• **Dataset**
------------------------------------------------------------------------
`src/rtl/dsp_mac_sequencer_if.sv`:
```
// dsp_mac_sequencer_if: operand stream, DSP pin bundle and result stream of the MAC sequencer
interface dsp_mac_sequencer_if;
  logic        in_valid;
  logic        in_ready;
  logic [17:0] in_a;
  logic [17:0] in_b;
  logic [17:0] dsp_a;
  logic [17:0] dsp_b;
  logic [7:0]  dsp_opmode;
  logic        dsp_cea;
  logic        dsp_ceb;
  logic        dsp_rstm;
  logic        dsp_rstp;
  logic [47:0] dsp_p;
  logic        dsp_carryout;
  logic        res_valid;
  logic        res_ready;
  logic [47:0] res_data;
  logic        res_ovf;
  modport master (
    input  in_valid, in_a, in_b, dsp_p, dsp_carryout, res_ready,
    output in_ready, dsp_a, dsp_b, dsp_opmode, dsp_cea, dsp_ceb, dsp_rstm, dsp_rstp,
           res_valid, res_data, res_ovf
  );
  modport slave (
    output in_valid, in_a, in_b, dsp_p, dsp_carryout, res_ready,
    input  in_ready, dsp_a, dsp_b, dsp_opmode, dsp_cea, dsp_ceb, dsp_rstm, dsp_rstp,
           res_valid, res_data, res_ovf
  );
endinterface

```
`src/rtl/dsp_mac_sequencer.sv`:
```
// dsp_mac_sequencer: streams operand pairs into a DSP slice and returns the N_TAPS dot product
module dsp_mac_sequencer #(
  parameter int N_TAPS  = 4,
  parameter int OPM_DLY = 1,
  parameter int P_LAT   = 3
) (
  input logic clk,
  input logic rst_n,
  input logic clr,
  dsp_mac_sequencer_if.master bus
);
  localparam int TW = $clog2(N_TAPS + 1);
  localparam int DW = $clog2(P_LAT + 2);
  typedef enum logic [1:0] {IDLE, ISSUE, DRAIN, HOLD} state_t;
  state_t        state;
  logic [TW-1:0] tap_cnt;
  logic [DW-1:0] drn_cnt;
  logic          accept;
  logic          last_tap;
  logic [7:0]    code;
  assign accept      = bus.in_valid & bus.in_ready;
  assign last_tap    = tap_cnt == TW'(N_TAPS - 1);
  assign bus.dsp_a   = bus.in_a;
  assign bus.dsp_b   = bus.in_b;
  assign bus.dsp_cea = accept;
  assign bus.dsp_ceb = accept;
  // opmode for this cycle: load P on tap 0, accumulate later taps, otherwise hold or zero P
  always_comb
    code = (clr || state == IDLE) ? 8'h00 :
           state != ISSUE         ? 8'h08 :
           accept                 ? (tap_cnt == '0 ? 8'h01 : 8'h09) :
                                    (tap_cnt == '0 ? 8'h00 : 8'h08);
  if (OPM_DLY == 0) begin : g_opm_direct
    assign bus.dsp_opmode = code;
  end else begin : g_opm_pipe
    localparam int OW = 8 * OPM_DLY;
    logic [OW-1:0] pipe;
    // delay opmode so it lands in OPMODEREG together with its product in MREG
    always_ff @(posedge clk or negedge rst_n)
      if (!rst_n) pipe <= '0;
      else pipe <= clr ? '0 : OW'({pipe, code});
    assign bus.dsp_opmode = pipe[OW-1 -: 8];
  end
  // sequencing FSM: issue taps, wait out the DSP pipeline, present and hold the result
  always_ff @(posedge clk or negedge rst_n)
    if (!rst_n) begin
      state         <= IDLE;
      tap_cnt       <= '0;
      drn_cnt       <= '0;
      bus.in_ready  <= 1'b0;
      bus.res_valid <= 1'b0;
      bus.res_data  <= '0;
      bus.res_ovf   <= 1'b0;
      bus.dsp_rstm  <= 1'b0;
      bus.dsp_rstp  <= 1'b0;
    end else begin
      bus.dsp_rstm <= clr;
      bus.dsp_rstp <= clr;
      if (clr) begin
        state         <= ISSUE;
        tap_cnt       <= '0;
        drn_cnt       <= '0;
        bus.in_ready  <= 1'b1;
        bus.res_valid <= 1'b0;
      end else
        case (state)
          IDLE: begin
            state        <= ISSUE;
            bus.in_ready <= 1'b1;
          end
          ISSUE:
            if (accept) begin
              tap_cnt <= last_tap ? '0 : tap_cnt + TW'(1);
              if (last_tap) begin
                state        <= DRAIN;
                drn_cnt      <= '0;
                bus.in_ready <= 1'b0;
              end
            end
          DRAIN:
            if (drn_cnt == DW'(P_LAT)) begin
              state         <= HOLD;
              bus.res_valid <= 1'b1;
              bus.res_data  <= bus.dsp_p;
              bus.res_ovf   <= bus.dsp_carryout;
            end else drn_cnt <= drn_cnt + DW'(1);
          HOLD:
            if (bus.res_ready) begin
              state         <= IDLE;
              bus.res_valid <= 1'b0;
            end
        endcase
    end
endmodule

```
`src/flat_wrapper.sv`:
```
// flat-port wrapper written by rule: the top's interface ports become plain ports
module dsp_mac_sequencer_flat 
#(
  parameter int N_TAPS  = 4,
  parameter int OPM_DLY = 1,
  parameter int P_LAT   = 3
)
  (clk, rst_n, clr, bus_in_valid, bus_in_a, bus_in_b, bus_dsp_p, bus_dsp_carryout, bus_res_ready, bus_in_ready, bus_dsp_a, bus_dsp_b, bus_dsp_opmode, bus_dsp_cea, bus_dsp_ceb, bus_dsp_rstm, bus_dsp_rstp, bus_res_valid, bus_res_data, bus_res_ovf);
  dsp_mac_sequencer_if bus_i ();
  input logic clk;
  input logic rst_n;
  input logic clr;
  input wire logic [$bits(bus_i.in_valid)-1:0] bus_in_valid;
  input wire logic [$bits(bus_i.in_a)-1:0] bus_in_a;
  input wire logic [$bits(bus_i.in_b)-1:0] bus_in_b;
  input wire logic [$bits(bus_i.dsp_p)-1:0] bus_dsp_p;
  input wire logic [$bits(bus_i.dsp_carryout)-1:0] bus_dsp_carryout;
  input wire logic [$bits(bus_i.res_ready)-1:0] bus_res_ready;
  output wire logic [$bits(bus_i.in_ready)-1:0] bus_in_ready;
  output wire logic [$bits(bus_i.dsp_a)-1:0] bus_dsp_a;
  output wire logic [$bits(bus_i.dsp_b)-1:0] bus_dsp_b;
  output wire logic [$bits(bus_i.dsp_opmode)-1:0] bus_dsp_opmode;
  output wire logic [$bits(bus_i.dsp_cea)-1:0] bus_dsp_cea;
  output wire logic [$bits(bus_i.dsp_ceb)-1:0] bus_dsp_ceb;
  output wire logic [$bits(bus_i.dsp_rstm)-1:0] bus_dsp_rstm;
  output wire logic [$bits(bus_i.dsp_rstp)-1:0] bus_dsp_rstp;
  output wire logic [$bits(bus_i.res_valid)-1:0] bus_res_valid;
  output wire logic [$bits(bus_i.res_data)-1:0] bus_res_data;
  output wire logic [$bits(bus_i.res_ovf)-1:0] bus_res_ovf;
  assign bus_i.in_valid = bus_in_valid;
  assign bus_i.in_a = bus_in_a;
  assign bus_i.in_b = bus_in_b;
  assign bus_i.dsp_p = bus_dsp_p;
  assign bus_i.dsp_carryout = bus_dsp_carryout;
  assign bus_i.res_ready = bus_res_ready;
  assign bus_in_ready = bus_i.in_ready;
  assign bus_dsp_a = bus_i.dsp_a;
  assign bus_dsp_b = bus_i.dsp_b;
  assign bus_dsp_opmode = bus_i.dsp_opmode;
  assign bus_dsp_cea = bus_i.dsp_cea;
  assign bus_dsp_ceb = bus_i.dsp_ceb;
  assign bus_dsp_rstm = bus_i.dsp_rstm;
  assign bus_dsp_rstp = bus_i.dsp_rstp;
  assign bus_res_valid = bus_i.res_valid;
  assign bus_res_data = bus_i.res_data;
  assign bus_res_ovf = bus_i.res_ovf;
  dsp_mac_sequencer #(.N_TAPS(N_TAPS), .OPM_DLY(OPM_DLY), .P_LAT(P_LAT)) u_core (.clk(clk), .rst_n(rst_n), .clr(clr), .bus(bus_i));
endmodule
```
------------------------------------------------------------------------
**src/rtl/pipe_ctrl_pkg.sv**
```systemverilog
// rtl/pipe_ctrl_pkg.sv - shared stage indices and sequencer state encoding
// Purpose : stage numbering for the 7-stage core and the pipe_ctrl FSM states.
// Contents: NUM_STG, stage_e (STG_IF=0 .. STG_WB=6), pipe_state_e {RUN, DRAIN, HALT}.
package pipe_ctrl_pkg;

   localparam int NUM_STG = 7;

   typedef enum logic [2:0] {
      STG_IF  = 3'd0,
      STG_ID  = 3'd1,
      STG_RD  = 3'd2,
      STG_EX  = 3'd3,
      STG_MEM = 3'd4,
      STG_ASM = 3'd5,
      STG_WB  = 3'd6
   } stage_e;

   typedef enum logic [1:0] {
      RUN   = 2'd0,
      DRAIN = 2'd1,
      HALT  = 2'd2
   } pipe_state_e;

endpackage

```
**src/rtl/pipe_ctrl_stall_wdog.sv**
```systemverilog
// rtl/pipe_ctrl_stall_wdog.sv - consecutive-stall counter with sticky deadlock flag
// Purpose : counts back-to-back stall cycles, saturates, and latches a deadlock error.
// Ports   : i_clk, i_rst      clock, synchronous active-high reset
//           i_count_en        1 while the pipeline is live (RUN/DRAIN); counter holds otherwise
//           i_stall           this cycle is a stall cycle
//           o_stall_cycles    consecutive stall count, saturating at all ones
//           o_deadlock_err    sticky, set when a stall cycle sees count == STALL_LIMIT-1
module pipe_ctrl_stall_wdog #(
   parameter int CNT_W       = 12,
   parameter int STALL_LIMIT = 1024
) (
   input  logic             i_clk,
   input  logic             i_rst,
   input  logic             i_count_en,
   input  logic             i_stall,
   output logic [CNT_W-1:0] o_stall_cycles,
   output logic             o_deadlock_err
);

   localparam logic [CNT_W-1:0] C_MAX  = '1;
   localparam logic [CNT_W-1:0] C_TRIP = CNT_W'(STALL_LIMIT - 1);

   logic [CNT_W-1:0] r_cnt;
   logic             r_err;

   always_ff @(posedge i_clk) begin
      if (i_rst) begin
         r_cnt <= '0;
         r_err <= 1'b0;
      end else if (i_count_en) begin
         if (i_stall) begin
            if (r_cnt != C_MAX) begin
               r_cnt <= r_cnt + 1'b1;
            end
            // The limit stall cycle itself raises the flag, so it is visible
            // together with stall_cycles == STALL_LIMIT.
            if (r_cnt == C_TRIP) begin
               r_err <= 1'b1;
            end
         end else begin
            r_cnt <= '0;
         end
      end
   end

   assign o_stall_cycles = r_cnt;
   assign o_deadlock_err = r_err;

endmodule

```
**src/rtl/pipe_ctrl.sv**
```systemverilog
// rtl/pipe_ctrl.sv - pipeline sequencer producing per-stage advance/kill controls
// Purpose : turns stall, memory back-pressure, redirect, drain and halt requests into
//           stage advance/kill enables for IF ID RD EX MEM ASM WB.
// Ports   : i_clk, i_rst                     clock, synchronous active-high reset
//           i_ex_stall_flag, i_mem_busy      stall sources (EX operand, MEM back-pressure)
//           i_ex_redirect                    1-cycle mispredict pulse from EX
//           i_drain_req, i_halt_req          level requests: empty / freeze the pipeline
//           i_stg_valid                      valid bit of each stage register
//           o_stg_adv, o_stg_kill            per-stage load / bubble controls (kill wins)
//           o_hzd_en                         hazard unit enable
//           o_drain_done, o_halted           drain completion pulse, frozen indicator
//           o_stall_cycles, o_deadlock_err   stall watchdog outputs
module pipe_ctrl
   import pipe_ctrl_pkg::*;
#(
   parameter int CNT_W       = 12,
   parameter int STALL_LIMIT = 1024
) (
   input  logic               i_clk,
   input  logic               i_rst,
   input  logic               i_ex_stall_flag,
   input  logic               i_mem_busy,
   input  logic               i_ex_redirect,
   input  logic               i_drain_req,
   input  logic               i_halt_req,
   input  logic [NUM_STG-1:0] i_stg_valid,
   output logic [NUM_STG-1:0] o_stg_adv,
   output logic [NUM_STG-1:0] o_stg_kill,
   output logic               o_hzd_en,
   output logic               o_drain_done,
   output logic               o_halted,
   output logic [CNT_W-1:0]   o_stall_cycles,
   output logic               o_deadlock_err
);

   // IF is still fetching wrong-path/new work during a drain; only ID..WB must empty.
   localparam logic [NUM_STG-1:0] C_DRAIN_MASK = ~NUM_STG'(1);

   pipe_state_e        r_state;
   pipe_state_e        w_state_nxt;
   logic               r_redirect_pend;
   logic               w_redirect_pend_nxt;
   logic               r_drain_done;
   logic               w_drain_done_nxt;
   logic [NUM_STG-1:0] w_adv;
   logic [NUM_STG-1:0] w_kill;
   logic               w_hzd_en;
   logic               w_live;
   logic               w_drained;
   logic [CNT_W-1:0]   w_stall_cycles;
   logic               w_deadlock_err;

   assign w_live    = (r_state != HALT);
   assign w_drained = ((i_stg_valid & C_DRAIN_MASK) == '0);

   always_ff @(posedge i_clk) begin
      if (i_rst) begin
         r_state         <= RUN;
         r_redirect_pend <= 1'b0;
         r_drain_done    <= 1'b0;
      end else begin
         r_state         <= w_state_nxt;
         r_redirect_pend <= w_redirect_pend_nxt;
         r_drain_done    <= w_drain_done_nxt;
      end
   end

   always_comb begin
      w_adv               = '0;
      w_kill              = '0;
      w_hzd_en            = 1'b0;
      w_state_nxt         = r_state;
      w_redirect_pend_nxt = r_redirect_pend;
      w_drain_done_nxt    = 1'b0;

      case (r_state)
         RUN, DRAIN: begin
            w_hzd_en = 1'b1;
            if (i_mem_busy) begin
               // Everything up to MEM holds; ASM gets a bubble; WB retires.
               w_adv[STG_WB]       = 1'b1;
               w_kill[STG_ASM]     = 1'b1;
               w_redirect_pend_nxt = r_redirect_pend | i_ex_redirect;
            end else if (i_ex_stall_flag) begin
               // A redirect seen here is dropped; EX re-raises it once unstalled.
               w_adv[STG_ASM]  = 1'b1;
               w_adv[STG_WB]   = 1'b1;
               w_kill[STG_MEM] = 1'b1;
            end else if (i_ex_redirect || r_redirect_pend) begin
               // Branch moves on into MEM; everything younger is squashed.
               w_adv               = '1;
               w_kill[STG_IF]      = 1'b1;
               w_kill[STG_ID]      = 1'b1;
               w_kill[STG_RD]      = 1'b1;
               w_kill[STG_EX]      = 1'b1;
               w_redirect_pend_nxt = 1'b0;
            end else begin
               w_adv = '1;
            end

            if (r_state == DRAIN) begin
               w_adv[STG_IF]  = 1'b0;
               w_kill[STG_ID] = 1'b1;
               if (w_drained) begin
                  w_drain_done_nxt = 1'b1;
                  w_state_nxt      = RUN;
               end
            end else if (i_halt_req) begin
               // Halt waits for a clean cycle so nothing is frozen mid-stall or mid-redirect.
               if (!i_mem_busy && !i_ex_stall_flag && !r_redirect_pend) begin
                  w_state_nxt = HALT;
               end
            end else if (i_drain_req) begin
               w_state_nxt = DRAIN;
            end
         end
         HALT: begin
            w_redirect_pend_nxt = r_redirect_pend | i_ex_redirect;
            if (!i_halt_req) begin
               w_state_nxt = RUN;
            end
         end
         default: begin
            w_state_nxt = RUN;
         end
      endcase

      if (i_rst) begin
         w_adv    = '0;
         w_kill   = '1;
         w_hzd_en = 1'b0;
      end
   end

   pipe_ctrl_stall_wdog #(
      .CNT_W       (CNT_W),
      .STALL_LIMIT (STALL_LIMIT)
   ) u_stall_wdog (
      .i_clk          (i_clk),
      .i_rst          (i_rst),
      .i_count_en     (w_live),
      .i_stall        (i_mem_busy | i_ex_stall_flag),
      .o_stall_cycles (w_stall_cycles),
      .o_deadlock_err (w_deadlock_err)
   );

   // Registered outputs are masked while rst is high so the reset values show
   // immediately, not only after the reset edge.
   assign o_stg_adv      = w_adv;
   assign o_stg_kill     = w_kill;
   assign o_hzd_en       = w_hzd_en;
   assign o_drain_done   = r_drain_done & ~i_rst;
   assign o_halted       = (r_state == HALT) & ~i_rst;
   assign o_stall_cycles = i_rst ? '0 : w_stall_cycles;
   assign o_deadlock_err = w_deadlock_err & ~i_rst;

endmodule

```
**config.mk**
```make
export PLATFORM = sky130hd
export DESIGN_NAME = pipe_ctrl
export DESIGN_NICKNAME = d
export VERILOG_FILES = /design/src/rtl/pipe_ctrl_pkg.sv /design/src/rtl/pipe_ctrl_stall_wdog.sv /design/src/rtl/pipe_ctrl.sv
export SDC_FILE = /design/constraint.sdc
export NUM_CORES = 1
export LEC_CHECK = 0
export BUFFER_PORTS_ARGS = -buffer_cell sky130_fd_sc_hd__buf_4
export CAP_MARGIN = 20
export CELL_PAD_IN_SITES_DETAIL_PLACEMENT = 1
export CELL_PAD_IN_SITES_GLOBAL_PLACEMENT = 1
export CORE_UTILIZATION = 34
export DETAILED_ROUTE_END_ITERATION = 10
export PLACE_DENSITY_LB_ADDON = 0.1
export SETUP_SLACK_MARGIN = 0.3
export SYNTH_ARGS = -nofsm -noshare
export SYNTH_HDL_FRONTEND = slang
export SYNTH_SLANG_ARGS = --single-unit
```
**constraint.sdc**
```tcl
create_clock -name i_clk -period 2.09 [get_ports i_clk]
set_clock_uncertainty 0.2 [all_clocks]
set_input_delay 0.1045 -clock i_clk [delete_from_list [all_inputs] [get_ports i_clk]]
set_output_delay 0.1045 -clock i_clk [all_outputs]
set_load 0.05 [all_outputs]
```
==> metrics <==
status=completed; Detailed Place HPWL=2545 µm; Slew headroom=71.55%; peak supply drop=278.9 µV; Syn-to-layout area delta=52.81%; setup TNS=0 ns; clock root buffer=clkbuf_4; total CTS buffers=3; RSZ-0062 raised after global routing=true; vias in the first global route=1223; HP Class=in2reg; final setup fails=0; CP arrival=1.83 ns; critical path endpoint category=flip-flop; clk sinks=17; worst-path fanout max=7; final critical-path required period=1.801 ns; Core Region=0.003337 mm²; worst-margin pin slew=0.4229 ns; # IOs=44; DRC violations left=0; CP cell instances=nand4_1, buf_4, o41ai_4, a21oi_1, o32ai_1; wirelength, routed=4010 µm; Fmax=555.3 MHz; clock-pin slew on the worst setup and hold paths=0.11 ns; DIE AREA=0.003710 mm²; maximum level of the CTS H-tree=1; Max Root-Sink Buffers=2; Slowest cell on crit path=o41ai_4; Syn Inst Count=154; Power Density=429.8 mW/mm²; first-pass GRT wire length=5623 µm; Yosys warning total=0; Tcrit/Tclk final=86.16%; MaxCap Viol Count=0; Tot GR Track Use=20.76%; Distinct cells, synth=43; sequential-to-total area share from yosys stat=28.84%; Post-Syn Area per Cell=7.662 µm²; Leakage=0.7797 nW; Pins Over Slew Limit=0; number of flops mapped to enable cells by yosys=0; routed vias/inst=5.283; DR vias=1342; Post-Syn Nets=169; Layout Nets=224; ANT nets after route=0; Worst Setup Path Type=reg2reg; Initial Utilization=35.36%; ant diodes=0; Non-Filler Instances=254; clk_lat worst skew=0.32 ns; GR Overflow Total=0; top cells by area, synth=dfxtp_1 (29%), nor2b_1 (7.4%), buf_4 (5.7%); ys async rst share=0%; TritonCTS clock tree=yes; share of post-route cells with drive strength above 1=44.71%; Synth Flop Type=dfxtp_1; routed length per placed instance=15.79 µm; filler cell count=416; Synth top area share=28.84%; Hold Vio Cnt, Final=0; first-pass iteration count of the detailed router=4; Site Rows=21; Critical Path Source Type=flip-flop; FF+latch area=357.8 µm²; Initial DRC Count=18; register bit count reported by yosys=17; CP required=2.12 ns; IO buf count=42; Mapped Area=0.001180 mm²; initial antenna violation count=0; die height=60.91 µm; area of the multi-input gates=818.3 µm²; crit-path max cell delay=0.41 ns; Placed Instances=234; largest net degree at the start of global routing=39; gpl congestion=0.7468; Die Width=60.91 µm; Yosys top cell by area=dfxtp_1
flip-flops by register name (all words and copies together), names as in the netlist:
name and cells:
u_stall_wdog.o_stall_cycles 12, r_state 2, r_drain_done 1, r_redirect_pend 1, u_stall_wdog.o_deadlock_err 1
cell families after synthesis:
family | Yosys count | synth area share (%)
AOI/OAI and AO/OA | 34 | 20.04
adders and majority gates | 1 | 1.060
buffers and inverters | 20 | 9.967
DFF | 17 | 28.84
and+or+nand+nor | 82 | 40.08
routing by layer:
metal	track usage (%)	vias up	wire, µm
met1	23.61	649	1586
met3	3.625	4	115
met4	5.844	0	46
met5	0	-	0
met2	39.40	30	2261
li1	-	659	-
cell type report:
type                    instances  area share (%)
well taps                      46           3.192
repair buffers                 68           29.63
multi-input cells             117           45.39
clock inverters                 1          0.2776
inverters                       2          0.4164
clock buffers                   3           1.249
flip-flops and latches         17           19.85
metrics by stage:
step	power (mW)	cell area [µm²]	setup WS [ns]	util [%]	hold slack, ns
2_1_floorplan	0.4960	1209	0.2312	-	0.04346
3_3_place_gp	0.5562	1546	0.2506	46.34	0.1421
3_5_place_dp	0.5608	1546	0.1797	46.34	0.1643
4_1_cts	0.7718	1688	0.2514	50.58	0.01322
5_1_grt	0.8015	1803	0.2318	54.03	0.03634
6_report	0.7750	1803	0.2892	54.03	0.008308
------------------------------------------------------------------------
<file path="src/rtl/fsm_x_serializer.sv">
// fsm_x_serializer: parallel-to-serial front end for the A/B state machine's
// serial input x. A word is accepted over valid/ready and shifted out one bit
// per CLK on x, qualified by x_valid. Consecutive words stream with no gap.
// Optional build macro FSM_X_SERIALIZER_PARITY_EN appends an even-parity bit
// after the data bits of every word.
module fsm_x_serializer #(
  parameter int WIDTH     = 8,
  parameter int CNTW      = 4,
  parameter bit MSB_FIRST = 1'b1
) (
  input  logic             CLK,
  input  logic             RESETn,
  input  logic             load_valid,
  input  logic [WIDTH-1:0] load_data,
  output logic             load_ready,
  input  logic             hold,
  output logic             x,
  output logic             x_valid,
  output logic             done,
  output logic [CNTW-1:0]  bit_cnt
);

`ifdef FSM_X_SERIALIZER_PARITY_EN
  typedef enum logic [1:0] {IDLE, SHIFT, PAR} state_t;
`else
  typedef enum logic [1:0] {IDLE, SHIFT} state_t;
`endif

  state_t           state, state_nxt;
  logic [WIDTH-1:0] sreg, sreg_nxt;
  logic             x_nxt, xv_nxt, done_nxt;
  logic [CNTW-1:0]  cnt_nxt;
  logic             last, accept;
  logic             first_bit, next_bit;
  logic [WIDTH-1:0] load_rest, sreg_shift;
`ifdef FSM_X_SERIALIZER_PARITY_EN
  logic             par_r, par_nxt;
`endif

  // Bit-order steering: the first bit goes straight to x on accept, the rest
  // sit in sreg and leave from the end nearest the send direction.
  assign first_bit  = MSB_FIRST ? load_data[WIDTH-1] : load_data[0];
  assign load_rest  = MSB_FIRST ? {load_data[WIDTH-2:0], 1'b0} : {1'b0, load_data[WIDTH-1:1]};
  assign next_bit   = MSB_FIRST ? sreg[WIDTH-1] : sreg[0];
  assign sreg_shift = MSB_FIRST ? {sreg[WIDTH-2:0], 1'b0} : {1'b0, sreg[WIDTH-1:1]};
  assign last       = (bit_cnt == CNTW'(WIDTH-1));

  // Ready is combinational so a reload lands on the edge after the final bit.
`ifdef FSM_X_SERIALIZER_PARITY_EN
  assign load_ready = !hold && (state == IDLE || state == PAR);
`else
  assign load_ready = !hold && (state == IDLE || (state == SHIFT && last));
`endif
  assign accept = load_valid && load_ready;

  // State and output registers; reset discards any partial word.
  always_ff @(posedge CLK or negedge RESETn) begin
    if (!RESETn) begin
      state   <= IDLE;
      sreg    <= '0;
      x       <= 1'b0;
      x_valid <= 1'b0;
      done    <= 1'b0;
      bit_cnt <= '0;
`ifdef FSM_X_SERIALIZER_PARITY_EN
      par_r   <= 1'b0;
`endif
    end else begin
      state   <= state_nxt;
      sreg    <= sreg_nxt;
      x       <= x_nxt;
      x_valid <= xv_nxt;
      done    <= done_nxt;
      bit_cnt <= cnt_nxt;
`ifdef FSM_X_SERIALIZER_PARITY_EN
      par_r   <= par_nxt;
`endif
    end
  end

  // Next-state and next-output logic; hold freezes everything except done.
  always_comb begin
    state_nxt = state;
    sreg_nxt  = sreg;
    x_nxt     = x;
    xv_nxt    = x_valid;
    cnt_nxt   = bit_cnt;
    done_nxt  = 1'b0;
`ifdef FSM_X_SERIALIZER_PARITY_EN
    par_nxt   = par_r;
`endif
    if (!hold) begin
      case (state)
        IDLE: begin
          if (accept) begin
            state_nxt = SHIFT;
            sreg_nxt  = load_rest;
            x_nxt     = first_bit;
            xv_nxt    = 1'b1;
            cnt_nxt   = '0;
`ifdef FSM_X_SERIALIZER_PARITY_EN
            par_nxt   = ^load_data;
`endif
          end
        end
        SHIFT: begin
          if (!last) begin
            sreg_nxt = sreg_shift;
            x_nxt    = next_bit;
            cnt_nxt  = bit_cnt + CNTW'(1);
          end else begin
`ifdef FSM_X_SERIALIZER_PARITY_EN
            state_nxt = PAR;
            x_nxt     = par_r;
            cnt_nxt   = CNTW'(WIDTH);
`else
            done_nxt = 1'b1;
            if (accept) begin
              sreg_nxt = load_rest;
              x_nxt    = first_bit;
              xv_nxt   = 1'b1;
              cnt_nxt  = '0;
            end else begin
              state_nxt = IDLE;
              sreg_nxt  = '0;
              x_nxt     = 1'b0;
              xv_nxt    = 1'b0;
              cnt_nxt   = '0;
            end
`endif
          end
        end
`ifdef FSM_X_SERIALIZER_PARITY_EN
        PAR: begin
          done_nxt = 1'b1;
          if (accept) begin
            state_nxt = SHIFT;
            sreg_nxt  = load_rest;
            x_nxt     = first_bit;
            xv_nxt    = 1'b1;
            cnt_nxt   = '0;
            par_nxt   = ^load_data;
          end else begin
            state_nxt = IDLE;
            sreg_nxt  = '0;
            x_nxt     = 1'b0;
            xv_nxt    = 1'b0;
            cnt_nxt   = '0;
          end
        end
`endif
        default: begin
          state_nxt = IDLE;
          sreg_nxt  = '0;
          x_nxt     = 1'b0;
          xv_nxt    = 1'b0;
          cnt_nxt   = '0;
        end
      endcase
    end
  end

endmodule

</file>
------------------------------------------------------------------------
Across the listing above, how many lines include the word "synchronous"? Answer with only the number.

2